EXERCISE DESCRIPTION
All lines of the material below that include the string "constraint" are to be copied.

DATASET RECORDS
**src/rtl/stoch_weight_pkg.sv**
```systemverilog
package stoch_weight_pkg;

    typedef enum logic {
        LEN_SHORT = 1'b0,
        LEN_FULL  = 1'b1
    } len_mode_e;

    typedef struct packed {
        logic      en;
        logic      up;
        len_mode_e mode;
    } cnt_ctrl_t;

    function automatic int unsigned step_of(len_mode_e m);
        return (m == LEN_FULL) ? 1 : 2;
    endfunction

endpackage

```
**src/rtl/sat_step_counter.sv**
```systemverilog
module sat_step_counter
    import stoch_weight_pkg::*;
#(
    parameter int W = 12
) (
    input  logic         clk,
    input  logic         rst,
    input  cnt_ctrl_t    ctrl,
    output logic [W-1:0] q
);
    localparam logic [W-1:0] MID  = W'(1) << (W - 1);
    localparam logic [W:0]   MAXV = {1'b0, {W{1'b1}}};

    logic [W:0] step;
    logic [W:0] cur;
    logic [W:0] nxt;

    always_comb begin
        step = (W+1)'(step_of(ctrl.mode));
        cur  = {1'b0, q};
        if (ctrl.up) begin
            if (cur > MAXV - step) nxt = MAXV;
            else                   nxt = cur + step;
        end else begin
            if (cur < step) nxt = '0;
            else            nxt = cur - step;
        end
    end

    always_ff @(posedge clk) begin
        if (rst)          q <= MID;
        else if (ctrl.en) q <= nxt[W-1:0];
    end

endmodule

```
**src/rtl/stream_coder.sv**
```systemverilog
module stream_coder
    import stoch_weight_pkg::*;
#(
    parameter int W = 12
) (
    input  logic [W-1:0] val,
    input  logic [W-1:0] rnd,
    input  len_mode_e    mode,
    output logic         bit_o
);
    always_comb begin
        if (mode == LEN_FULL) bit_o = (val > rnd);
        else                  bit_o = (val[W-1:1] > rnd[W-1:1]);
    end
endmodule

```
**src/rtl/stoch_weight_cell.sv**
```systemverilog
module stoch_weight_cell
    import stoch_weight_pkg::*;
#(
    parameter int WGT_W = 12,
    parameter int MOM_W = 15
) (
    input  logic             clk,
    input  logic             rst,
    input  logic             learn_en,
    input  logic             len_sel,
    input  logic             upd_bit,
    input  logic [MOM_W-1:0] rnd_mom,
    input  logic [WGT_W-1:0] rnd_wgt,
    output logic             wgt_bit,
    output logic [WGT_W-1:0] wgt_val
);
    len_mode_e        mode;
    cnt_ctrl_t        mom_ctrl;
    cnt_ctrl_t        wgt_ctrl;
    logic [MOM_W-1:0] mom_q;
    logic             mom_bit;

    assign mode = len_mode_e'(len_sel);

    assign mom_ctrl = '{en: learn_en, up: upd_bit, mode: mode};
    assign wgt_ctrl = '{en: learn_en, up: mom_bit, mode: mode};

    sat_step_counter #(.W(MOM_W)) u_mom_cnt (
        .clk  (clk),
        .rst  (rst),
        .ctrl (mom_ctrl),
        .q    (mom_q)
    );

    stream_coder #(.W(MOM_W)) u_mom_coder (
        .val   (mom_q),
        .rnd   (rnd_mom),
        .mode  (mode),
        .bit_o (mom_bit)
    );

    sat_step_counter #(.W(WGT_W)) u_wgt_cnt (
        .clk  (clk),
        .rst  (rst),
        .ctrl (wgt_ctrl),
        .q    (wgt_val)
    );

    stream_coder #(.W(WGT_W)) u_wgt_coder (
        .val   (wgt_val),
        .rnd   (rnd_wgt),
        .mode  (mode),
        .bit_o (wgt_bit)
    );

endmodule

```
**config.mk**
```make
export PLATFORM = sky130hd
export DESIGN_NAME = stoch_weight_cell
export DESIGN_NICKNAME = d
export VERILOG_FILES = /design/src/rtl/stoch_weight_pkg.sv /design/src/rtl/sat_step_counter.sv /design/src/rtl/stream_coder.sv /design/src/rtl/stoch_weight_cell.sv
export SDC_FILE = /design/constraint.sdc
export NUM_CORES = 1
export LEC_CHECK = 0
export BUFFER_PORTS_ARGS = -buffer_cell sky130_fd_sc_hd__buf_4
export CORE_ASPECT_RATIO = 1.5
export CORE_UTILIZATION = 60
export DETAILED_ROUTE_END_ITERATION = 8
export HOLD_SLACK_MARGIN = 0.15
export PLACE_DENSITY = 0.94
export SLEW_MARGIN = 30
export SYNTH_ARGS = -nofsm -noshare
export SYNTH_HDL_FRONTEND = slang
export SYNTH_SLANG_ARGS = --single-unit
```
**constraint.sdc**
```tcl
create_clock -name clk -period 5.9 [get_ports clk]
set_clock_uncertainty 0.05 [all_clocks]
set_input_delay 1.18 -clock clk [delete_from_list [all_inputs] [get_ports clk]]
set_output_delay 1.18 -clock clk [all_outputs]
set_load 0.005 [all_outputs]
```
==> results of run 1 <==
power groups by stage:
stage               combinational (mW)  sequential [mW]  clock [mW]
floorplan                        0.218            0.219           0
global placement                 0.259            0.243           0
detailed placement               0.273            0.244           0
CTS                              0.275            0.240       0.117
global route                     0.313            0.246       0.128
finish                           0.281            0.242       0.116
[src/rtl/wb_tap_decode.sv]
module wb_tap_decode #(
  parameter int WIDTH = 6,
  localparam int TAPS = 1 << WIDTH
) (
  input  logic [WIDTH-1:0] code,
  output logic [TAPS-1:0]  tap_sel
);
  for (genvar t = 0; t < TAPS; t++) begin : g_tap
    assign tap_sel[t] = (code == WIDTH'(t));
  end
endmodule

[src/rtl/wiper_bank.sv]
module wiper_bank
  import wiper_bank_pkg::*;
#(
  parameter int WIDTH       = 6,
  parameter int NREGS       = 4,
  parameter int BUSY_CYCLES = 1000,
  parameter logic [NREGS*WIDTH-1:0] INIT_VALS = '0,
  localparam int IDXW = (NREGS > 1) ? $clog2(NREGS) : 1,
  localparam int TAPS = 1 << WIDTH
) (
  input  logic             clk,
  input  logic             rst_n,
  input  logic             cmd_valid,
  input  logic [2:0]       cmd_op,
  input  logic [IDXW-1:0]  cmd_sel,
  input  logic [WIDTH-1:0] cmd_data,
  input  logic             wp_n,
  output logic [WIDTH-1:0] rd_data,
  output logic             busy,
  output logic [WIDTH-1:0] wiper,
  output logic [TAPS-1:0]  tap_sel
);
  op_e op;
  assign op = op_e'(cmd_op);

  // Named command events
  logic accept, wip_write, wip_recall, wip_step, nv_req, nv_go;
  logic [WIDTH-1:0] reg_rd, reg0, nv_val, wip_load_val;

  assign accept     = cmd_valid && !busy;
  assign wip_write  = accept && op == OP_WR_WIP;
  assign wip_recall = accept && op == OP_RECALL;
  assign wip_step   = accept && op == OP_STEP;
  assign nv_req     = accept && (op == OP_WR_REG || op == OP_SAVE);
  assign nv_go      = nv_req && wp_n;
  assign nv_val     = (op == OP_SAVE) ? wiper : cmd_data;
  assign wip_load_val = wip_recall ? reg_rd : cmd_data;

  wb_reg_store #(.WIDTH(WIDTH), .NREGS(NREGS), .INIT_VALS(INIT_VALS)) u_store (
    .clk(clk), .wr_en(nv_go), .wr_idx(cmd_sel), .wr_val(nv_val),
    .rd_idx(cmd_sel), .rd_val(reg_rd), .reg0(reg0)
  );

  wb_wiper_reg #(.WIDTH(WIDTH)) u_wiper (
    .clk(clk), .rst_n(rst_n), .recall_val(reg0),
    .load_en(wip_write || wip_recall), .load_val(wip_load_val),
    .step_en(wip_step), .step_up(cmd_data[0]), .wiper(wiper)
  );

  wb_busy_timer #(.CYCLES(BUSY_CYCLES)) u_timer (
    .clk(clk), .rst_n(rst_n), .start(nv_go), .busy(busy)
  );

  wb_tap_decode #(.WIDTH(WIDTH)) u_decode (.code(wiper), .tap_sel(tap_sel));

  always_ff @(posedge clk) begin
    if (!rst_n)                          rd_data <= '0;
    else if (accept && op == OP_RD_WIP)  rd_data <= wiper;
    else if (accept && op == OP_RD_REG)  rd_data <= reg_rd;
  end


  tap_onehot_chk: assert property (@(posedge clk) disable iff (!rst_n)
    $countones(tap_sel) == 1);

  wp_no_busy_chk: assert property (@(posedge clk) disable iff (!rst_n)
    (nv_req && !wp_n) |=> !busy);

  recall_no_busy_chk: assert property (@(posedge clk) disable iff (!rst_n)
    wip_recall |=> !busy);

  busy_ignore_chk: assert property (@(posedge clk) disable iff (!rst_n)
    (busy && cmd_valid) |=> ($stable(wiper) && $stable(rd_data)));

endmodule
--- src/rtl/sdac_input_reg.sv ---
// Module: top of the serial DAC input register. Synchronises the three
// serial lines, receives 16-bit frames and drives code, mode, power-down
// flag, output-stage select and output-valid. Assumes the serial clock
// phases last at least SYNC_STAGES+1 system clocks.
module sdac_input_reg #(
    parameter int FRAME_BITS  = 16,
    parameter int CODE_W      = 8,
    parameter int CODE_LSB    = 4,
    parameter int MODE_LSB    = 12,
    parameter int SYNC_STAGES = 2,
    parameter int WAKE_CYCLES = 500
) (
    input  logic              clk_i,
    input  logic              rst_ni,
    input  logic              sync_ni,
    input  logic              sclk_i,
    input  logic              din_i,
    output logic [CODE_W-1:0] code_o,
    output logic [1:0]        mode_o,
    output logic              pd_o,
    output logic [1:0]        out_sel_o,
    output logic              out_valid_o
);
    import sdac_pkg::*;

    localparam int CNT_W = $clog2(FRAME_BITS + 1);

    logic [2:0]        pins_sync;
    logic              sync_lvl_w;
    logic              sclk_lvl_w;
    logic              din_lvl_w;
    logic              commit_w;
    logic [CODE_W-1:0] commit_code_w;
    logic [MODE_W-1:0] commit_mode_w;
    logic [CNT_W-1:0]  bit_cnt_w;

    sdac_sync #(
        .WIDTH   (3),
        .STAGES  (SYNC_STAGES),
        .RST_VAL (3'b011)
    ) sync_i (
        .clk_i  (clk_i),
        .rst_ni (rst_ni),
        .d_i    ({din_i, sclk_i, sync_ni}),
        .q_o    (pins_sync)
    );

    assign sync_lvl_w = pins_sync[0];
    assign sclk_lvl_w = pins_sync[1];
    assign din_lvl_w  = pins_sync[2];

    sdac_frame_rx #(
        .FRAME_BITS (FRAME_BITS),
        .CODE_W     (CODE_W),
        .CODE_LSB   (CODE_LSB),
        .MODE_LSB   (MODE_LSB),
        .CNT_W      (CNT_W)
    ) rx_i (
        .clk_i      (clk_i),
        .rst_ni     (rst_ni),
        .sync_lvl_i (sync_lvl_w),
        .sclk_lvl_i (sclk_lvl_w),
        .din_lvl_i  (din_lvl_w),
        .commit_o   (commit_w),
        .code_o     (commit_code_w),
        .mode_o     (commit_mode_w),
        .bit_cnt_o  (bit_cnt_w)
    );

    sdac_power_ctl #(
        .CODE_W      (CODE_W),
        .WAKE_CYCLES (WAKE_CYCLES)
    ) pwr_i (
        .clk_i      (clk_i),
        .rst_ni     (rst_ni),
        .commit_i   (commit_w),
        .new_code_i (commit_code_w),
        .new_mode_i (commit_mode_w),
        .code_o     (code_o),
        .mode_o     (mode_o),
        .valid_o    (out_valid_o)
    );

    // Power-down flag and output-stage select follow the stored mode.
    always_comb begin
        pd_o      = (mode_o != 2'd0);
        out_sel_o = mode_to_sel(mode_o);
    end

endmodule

REPLY
export SDC_FILE = /design/constraint.sdc
**constraint.sdc**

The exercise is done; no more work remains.